The Australian, who was coach of Sri Lanka during their World Cup win in 1996, said the upcoming event will not be decided by batsmen but by the bowlers.
“If you see the squads, they all have very good players who can score a lot. So, more than the batsman, I think it will be about the ability of the bowlers to be able to curb that and get breakthroughs,” the Kerala coach said and stressed upon the importance of having wicket-taking bowlers at a time when teams are not able to bowl out the opposition.

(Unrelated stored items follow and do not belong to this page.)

[src/rtl/flit_mon_pkg.sv]
package flit_mon_pkg;

    typedef enum logic [1:0] {
        PK_RD_REQ = 2'd0,
        PK_WR_REQ = 2'd1,
        PK_RD_RSP = 2'd2,
        PK_WR_RSP = 2'd3
    } pkt_kind_e;

    typedef enum logic [1:0] {
        DV_IDLE = 2'd0,
        DV_RUN  = 2'd1,
        DV_DONE = 2'd2
    } div_state_e;

    localparam int unsigned RATIO_SHIFT = 10;
    localparam int unsigned RATIO_W     = RATIO_SHIFT + 1;
    localparam int unsigned LEN_W       = 3;

endpackage

[src/rtl/flit_dir_counter.sv]
module flit_dir_counter
    import flit_mon_pkg::*;
#(
    parameter int unsigned CNT_W    = 32,
    parameter pkt_kind_e   PAY_KIND = PK_WR_REQ
) (
    input  logic             clk,
    input  logic             rst_n,
    input  logic             strobe,
    input  logic [1:0]       kind,
    input  logic [LEN_W-1:0] len_m1,
    input  logic             win_end,
    output logic [CNT_W-1:0] live_tot,
    output logic [CNT_W-1:0] live_eff,
    output logic [CNT_W-1:0] snap_tot,
    output logic [CNT_W-1:0] snap_eff
);
    localparam int unsigned INC_W = LEN_W + 1;

    logic             carries;
    logic [INC_W-1:0] pay_flits;
    logic [INC_W-1:0] inc_tot;
    logic [INC_W-1:0] inc_eff;
    logic [CNT_W:0]   sum_tot;
    logic [CNT_W:0]   sum_eff;
    logic [CNT_W-1:0] nxt_tot;
    logic [CNT_W-1:0] nxt_eff;

    always_comb begin
        carries   = strobe && (pkt_kind_e'(kind) == PAY_KIND);
        pay_flits = {1'b0, len_m1} + INC_W'(1);
        inc_tot   = !strobe ? '0 : (carries ? pay_flits + INC_W'(1) : INC_W'(1));
        inc_eff   = carries ? pay_flits : '0;
        sum_tot   = {1'b0, live_tot} + (CNT_W+1)'(inc_tot);
        sum_eff   = {1'b0, live_eff} + (CNT_W+1)'(inc_eff);
        nxt_tot   = sum_tot[CNT_W] ? '1 : sum_tot[CNT_W-1:0];
        nxt_eff   = sum_eff[CNT_W] ? '1 : sum_eff[CNT_W-1:0];
    end

    always_ff @(posedge clk) begin
        if (!rst_n) begin
            live_tot <= '0;
            live_eff <= '0;
            snap_tot <= '0;
            snap_eff <= '0;
        end else if (win_end) begin
            live_tot <= '0;
            live_eff <= '0;
            snap_tot <= nxt_tot;
            snap_eff <= nxt_eff;
        end else begin
            live_tot <= nxt_tot;
            live_eff <= nxt_eff;
        end
    end

endmodule

[src/rtl/flit_ratio_div.sv]
module flit_ratio_div
    import flit_mon_pkg::*;
#(
    parameter int unsigned CNT_W = 32
) (
    input  logic               clk,
    input  logic               rst_n,
    input  logic               start,
    input  logic [CNT_W-1:0]   num,
    input  logic [CNT_W-1:0]   den,
    output logic               done,
    output logic [RATIO_W-1:0] quo
);
    localparam int unsigned DW = CNT_W + RATIO_SHIFT;
    localparam int unsigned SW = $clog2(DW + 1);

    div_state_e       state, state_nxt;
    logic [CNT_W:0]   rem;
    logic [CNT_W:0]   rem_sh;
    logic [CNT_W:0]   rem_nxt;
    logic [DW-1:0]    dvd;
    logic [DW-1:0]    q;
    logic [CNT_W-1:0] den_q;
    logic [SW-1:0]    step;
    logic             qbit;

    always_ff @(posedge clk) begin
        if (!rst_n) state <= DV_IDLE;
        else        state <= state_nxt;
    end

    always_comb begin
        state_nxt = state;
        unique case (state)
            DV_IDLE: if (start) state_nxt = (den == '0) ? DV_DONE : DV_RUN;
            DV_RUN: begin
                if (start)                        state_nxt = (den == '0) ? DV_DONE : DV_RUN;
                else if (step == SW'(DW - 1))     state_nxt = DV_DONE;
            end
            DV_DONE: if (start) state_nxt = (den == '0) ? DV_DONE : DV_RUN;
            default: state_nxt = DV_IDLE;
        endcase
    end

    always_comb begin
        rem_sh  = {rem[CNT_W-1:0], dvd[DW-1]};
        qbit    = rem_sh >= {1'b0, den_q};
        rem_nxt = qbit ? rem_sh - {1'b0, den_q} : rem_sh;
    end

    always_ff @(posedge clk) begin
        if (!rst_n) begin
            rem   <= '0;
            dvd   <= '0;
            q     <= '0;
            den_q <= '0;
            step  <= '0;
        end else if (start) begin
            rem   <= '0;
            dvd   <= {num, {RATIO_SHIFT{1'b0}}};
            q     <= '0;
            den_q <= den;
            step  <= '0;
        end else if (state == DV_RUN) begin
            rem   <= rem_nxt;
            dvd   <= {dvd[DW-2:0], 1'b0};
            q     <= {q[DW-2:0], qbit};
            step  <= step + SW'(1);
        end
    end

    assign done = (state == DV_DONE);
    assign quo  = q[RATIO_W-1:0];

endmodule

[src/rtl/flit_eff_mon.sv]
module flit_eff_mon
    import flit_mon_pkg::*;
#(
    parameter int unsigned CNT_W = 32,
    parameter int unsigned WIN_W = 32
) (
    input  logic               clk,
    input  logic               rst_n,
    input  logic [WIN_W-1:0]   win_cycles,
    input  logic               req_strobe,
    input  logic [1:0]         req_kind,
    input  logic [2:0]         req_len_m1,
    input  logic               rsp_strobe,
    input  logic [1:0]         rsp_kind,
    input  logic [2:0]         rsp_len_m1,
    output logic [CNT_W-1:0]   live_req_total,
    output logic [CNT_W-1:0]   live_req_eff,
    output logic [CNT_W-1:0]   live_rsp_total,
    output logic [CNT_W-1:0]   live_rsp_eff,
    output logic [CNT_W-1:0]   snap_req_total,
    output logic [CNT_W-1:0]   snap_req_eff,
    output logic [CNT_W-1:0]   snap_rsp_total,
    output logic [CNT_W-1:0]   snap_rsp_eff,
    output logic               snap_pulse,
    output logic [10:0]        req_ratio,
    output logic [10:0]        rsp_ratio,
    output logic               ratio_done
);
    localparam int unsigned NDIR = 2;

    logic [WIN_W-1:0] wcnt;
    logic [WIN_W:0]   elapsed;
    logic             win_end;

    logic [NDIR-1:0]                dir_strobe;
    logic [NDIR-1:0][1:0]           dir_kind;
    logic [NDIR-1:0][LEN_W-1:0]     dir_len;
    logic [NDIR-1:0][CNT_W-1:0]     d_live_tot, d_live_eff, d_snap_tot, d_snap_eff;
    logic [NDIR-1:0][RATIO_W-1:0]   d_ratio;
    logic [NDIR-1:0]                d_done;

    // window timer: end when the elapsed count reaches the programmed length
    assign elapsed = {1'b0, wcnt} + (WIN_W+1)'(1);
    assign win_end = elapsed >= {1'b0, win_cycles};

    always_ff @(posedge clk) begin
        if (!rst_n) begin
            wcnt       <= '0;
            snap_pulse <= 1'b0;
        end else begin
            wcnt       <= win_end ? '0 : wcnt + WIN_W'(1);
            snap_pulse <= win_end;
        end
    end

    assign dir_strobe = {rsp_strobe, req_strobe};
    assign dir_kind   = {rsp_kind, req_kind};
    assign dir_len    = {rsp_len_m1, req_len_m1};

    for (genvar d = 0; d < NDIR; d++) begin : g_dir
        localparam pkt_kind_e PK = (d == 0) ? PK_WR_REQ : PK_RD_RSP;

        flit_dir_counter #(.CNT_W(CNT_W), .PAY_KIND(PK)) cnt_i (
            .clk      (clk),
            .rst_n    (rst_n),
            .strobe   (dir_strobe[d]),
            .kind     (dir_kind[d]),
            .len_m1   (dir_len[d]),
            .win_end  (win_end),
            .live_tot (d_live_tot[d]),
            .live_eff (d_live_eff[d]),
            .snap_tot (d_snap_tot[d]),
            .snap_eff (d_snap_eff[d])
        );

        flit_ratio_div #(.CNT_W(CNT_W)) div_i (
            .clk   (clk),
            .rst_n (rst_n),
            .start (snap_pulse),
            .num   (d_snap_eff[d]),
            .den   (d_snap_tot[d]),
            .done  (d_done[d]),
            .quo   (d_ratio[d])
        );
    end

    assign live_req_total = d_live_tot[0];
    assign live_req_eff   = d_live_eff[0];
    assign live_rsp_total = d_live_tot[1];
    assign live_rsp_eff   = d_live_eff[1];
    assign snap_req_total = d_snap_tot[0];
    assign snap_req_eff   = d_snap_eff[0];
    assign snap_rsp_total = d_snap_tot[1];
    assign snap_rsp_eff   = d_snap_eff[1];
    assign req_ratio      = d_ratio[0];
    assign rsp_ratio      = d_ratio[1];
    assign ratio_done     = &d_done;

endmodule

[config.mk]
export PLATFORM = sky130hd
export DESIGN_NAME = flit_eff_mon
export DESIGN_NICKNAME = d
export VERILOG_FILES = /design/src/rtl/flit_mon_pkg.sv /design/src/rtl/flit_dir_counter.sv /design/src/rtl/flit_ratio_div.sv /design/src/rtl/flit_eff_mon.sv
export SDC_FILE = /design/constraint.sdc
export NUM_CORES = 1
export LEC_CHECK = 0
export ABC_CLOCK_PERIOD_IN_PS = 3900
export BUFFER_PORTS_ARGS = -buffer_cell sky130_fd_sc_hd__buf_2
export CAP_MARGIN = 0
export CORE_ASPECT_RATIO = 1.75
export CORE_MARGIN = 2
export CORE_UTILIZATION = 40
export DETAILED_ROUTE_END_ITERATION = 10
export PLACE_DENSITY = 0.58
export REMOVE_ABC_BUFFERS = 1
export SYNTH_ARGS = -nofsm -noshare
export SYNTH_HDL_FRONTEND = slang
export SYNTH_SLANG_ARGS = --single-unit
[constraint.sdc]
create_clock -name clk -period 3.9 [get_ports clk]
set_input_delay 0.195 -clock clk [delete_from_list [all_inputs] [get_ports clk]]
set_output_delay 0.195 -clock clk [all_outputs]
set_load 0.01 [all_outputs]
# ---- Word level (Yosys, flattened, before mapping)
# Index checks and enable logic that the tools add are counted.
dict set report totals {
  regBits 519
  inputBits 46
  output_inout_bits 280
  wordCells 93
}
dict set report classes {
  n_addsub 14
  order_cmp 3
  eq_ne 12
  n_mux 26
  n_bitwise 1
  n_reduce_logical 15
}
# operator count
set op_table {}
lappend op_table {{32-bit two-way mux} 6}
lappend op_table {{42-bit two-way mux} 4}
lappend op_table {{32-bit by 4-bit adder with 33-bit output} 4}
lappend op_table {{33-bit by 32-bit >= comparator with 1-bit output} 3}
lappend op_table {{32-bit zero test} 2}
lappend op_table {{32-bit subtractor} 2}
lappend op_table {{32-bit by 1-bit adder with 33-bit output (second input constant)} 1}
lappend op_table {{32-bit by 1-bit adder with 32-bit output (second input constant)} 1}
lappend op_table {{4-bit two-way mux} 6}
lappend op_table {{2-bit two-way mux} 8}
lappend op_table {{6-bit by 1-bit adder with 6-bit output (second input constant)} 2}
lappend op_table {{6-bit == test (second input constant)} 2}
lappend op_table {{3-bit by 1-bit adder with 4-bit output (second input constant)} 2}
lappend op_table {{4-bit by 1-bit adder with 4-bit output (second input constant)} 2}
lappend op_table {{2-bit case mux with 2 select lines} 2}
lappend op_table {{2-bit OR reduction} 4}
lappend op_table {{2-bit by 1-bit == test with 1-bit output (second input constant)} 3}
lappend op_table {{2-bit == test (second input constant)} 3}
lappend op_table {{3-bit by 2-bit != test with 1-bit output (second input constant)} 2}
lappend op_table {{2-bit AND reduction} 3}
lappend op_table {{2-bit zero test} 2}
lappend op_table {{2-bit by 1-bit != test with 1-bit output (second input constant)} 2}
lappend op_table {{2-bit nonzero test} 2}
lappend op_table {{1-bit logical AND} 2}
lappend op_table {{1-bit inverter} 1}

# ---- Longest topological paths before layout
# Gate-level depths: netlist (run 1).
dict set report logic_depth {
  ltp_word 6
  mapped_depth 20
  depth_no_buf 17
}

# ---- Hierarchy
# From an unflattened synthesis (run 1), not the netlist that was laid out.
dict set report hier_totals {
  cells_unflattened 3258
  hier_area_um2 27102.2
}
# mod instances cells_per_inst area_per_inst_um2 seq_area_each_um2
set modules_own_cells {}
lappend modules_own_cells {flit_ratio_div 2 866 6751.5 2302.2}
lappend modules_own_cells {flit_dir_counter 2 629 5622.9 2562.5}
lappend modules_own_cells {flit_eff_mon 1 268 2353.5 660.6}

# ---- Worst setup path after synthesis (run 1)
# Ideal clock, no wire load.
dict set report synth_timing {
  kind {flip-flop to flip-flop}
  start {register wcnt[0]}
  end {register g_dir[1].cnt_i.snap_eff[16]}
  setup_ns 0.139
  arrival_ns 3.879
  required_ns 3.761
  setup_slack_ns -0.117
  stages_incl_launch_ff 20
  path_buffers 4
  synth_period_minus_slack_ns 4.017
  cell_sequence {dfxtp_1 -> ha_1 -> nand3_1 -> or4_1 -> buf_2 -> or3_4 -> nor2_2 -> nand4_1 -> xnor2_1 -> ha_1 -> nand3_1 -> or2_2 -> nor3_1 -> nand3_1 -> o211ai_1 -> a2111o_2 -> buf_6 -> buf_6 -> buf_4 -> a211oi_1}
}
dict set report synth_via {
  elab_chain_cells 2
}
# element line
set synth_lines {}
lappend synth_lines {{from (decl)} flit_eff_mon.sv:31} ;# logic [WIN_W-1:0] wcnt;
lappend synth_lines {{from (signal assigned)} flit_eff_mon.sv:51} ;# wcnt <= win_end ? '0 : wcnt + WIN_W'(1);
lappend synth_lines {{32-bit by 1-bit adder with 33-bit output} flit_eff_mon.sv:43} ;# assign elapsed = {1'b0, wcnt} + (WIN_W+1)'(1);
lappend synth_lines {{via elapsed[30]} flit_eff_mon.sv:32} ;# logic [WIN_W:0] elapsed;
lappend synth_lines {{33-bit by 32-bit >= comparator with 1-bit output} flit_eff_mon.sv:44} ;# assign win_end = elapsed >= {1'b0, win_cycles};
lappend synth_lines {{to (signal assigned)} flit_dir_counter.sv:50} ;# snap_eff <= nxt_eff;
lappend synth_lines {{to (decl)} flit_dir_counter.sv:16} ;# output logic [CNT_W-1:0] snap_eff
# The timed path passes the listed nets, and every way through them passes these cells.
# A chain may end at the register's enable or synchronous reset.

# ---- Worst setup path after layout (run 1)
dict set report layout_timing {
  start {register wcnt[0]}
  end {register g_dir[1].cnt_i.live_tot[8]}
}
dict set report layout_via {
  elab_chain_cells 3
}
# element line
set layout_lines {}
lappend layout_lines {{32-bit by 1-bit adder with 33-bit output} flit_eff_mon.sv:43}
lappend layout_lines {{via elapsed[16]} flit_eff_mon.sv:32}
lappend layout_lines {{33-bit by 32-bit >= comparator with 1-bit output} flit_eff_mon.sv:44}
lappend layout_lines {{2-bit OR reduction (no line)} -}
lappend layout_lines {{to (signal assigned)} flit_dir_counter.sv:52} ;# live_tot <= nxt_tot;
lappend layout_lines {{to (decl)} flit_dir_counter.sv:13} ;# output logic [CNT_W-1:0] live_tot,
# The timed path passes the listed nets, and every way through them passes these cells.

==> results of run 1 <==
## cell usage after synthesis, types with 7 or more instances
cell / number
or3_1: 10
a21o_1: 45
nand4_1: 42
a211oi_1: 22
a32oi_1: 10
buf_6: 15
and3_1: 76
a311oi_1: 15
o21bai_1: 7
buf_1: 11
o211ai_1: 10
and2_1: 22
a211oi_2: 80
nor4_1: 20
nand2_1: 386
nand2b_1: 30
o21a_1: 22
a31oi_1: 35
nor2b_1: 22
mux2i_1: 85
buf_4: 19
nor2_1: 585
ha_1: 121
o21ai_0: 111
and4_1: 11
buf_2: 15
inv_1: 145
dfxtp_1: 519
xnor2_1: 103
a21oi_1: 269
clkbuf_1: 121
nor3_1: 23
xor2_1: 74
nand3_1: 100
## worst paths after layout
check	startpoint	endpoint	slack (ps)
worst min register to register	g_dir[1].div_i.q[10]	g_dir[1].div_i.q[10]	460
worst max-delay path	wcnt[0]	g_dir[1].cnt_i.live_tot[8]	-250
worst min-delay path	rst_n	g_dir[0].div_i.state[0]	100
worst max register to register	wcnt[0]	g_dir[1].cnt_i.live_tot[8]	-250
## timing repair
action	in CTS	in global routing
hold buffers	0	0
endpoints found under the setup margin	279	284
resized for setup	163	232
endpoints found under the hold margin	0	0
buffers inserted	20	7
pin swaps	38	89
gates cloned	17	10
## power by group
part | internal [mW] | switching, mW
combinational | 0.133 | 0.238
clock | 3.21 | 2.26
sequential | 5.31 | 0.0130
total | 8.66 | 2.51
## cell usage in the layout (no fill, tap or decap), types with 67 or more instances in the layout
master    instances
buf_2           325
xor2_1           71
nor2_1          449
buf_4            93
mux2i_1          85
nand2_1         369
a211oi_2         86
ha_1            120
o21ai_0         105
inv_1           144
nor2_4           83
xnor2_1          98
dfxtp_1         516
and3_1           67
a21oi_1         263
nand3_1          96
## metal layers
layer | global-route usage | vias up | share of wire
met5 | 0 | - | 0
met4 | 0.1135 | 0 | 0.048
met3 | 0.04733 | 165 | 0.049
met2 | 0.4664 | 546 | 0.52
met1 | 0.2581 | 11540 | 0.38
li1 | - | 11970 | -
## worst reg2reg max path: stages, from the launching register on
cell,delay (ps)
dfxtp_4,380
ha_4,140
nand3_2,80
or4_4,470
buf_6,160
or3_4,340
xnor2_2,150
ha_1,300
and4_1,220
buf_4,130
a221o_1,330
buf_4,150
a2111oi_4,380
buf_6,210
nand2_8,150
buf_12,240
clkbuf_16,200
nor2_2,90
## registers in the layout, summed over array words and instances (netlist names), 12 cells and up
register	cells
g_dir.div_i.step	12
wcnt	32
g_dir.div_i.den_q	64
g_dir.cnt_i.snap_tot	64
g_dir.div_i.dvd	64
g_dir.cnt_i.live_tot	64
g_dir.cnt_i.snap_eff	64
g_dir.div_i.q	22
g_dir.cnt_i.live_eff	64
g_dir.div_i.rem	64
## cell type report
type | instances | share of cell area
flip-flops and latches | 519 | 0.3089
clock inverters | 22 | 0.009888
multi-input cells | 2427 | 0.4709
well taps | 882 | 0.03279
inverters | 146 | 0.01650
clock buffers | 72 | 0.04449
repair buffers | 495 | 0.1165
## cells by family (layout without fill, tap and decap cells)
group	Yosys count	count (layout)	share of synthesized area
compound gates	682	682	0.1754
fa+ha+maj	127	127	0.06170
xor+xnor	177	177	0.05854
simple gates	1354	1354	0.2251
buf+inv	327	735	0.05400
flops	519	519	0.3923
mux	87	87	0.03298
## stage by stage
stage | cells | worst slack, ps
after CTS | 4549 | -217.0
after floorplan | 3092 | -5493
after detailed placement | 4418 | -391.9
final | 4563 | -252.3
after global placement | 4418 | -289.5
after global routing | 4563 | -392.0
==> metrics.yaml, run 1 <==
cp.required_ps: 4470
die_area_sq_um: 68360
coreArea_sq_um: 65470
finalClockSkew_ps: 30.58
antenna_found_initial: 0
power_mw: 11.17
max_slew_margin: 0.3198
cts_made_buffers: 51
syn_area_per_cell_sq_um: 8.091
clockRootBuffer: "clkbuf_16"
vdd_drop_max_v: 0.0003679
cts_max_path_buffers: 3
cp_num_buf_inv: 6
grt_pass1_vias: 24040
drtAntennaViolNets: 0
gp_congestion: 0.9541
cp_num_cells: 17
register_area_sq_um: 10400
worstMarginPinSlew_ps: 1020
min_path_cells: 3
layout_setup_ws_ps: -252.3
synth_top_cell_area_share: 0.3923
tns_ps: -42620
end_kind: "register"
hold_ws_ps: 96.22
finalSetupViolCount: 275
rows: 124
hold_path.class: "primary input to register"
vias: 24210
crit_path_cell_trace: "ha_4 -> nand3_2 -> or4_4 -> buf_6 -> or3_4 -> xnor2_2 -> ha_1 -> and4_1 -> buf_4 -> a221o_1 -> buf_4 -> a2111oi_4 -> buf_6 -> nand2_8 -> buf_12 -> clkbuf_16 -> nor2_2"
ff2ff_path_depth: 17
top_level_ports: 326
synth_edf_count: 0
crit_arrival_ps: 4720
synth_area_leaders: "dfxtp_1 (39%), nor2_1 (8.3%), ha_1 (5.7%)"
final_area_sq_um: 33660
grt_usage: 0.2457
grt_start_max_net_pins: 160
status: "complete, but fails checks"
grt_pass1_wl_microns: 131400
max_freq_mhz: 240.8
first_pass_iters: 5
n_fill_cell: 6415
htreeDepth: 2
ys_ff_latch: 519
violations: "setup timing"
initial_core_util: 0.4045
drtIter0Drc: 1158
ys.flop_type: "dfxtp_1"
die_h_microns: 344.4
period_share: 1.065
p_per_area_nw_per_um2: 331.7
die_w_microns: 198.5
n_antenna_cell: 0
ys_warn_count: 0
critPathMaxStageDelay_ps: 470
wl_microns: 86570
critPathTopFamily: "simple AND/OR/NAND/NOR gates"
syn_inst: 3273
cpMaxStageDelayCell: "or4_4"
final_util: 0.5141
seq_area_frac_synth: 0.3923
final_layout_size_suffix_gt1_frac: 0.2448
yosys.area.top_type: "dfxtp_1"
drc: 0
multi_input_area_sq_um: 15850
synth_cell_types: 75
synthToLayoutAreaGrowth_pct: 27.10
rsz0062_at_grt: "yes"
min_period_ps: 4152
nets: 3813
finalMaxSlewViolations: 0
cts_tree: "yes"
maxCapViolCount: 0
hold_viol: 0
async_flop_share: 0
cts.clk_slew.worst_paths_ps: 70
leakage_nw: 14.30
clkLatencyLatePin_ps: 630
cp_max_fo: 8
wl_per_cell_microns: 18.97
start_kind: "register"
dp_hpwl_microns: 60790
synthesis.area_sq_um: 26480
viasPerCell: 5.306
post_dp_cell_area_sq_um: 29450
portBuffers: 325
clkSinkCount: 519
setup.worst_path.class: "register to register"
overflow: 0
No activity file was read; power rests on OpenSTA's default activity.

Jasprit Bumrah has been touted as the best bowler in the world and he is also expected to make an impact in England. In Whatmore’s opinion, India’s bowling attack is potent. “Mohammed Shami, Jasprit Bumrah, Kuldeep Yadav are all very good bowlers. They’ve got all bases covered.”
When asked about the form of Bhuvneshwar Kumar, who has been a bit off colour of late, Whatmore defended the bowler known for his ability to swing the ball. “It is impossible to maintain the same level all the time. He will do well. He can even bat,” he said.
A batsman’s game it is and batsmen will make headlines come the World Cup. But don’t discount bowlers. Once two equally powerful teams cancel out each other in batting on pitches made for scoring, the team with the better bowlers are likely to have the last laugh.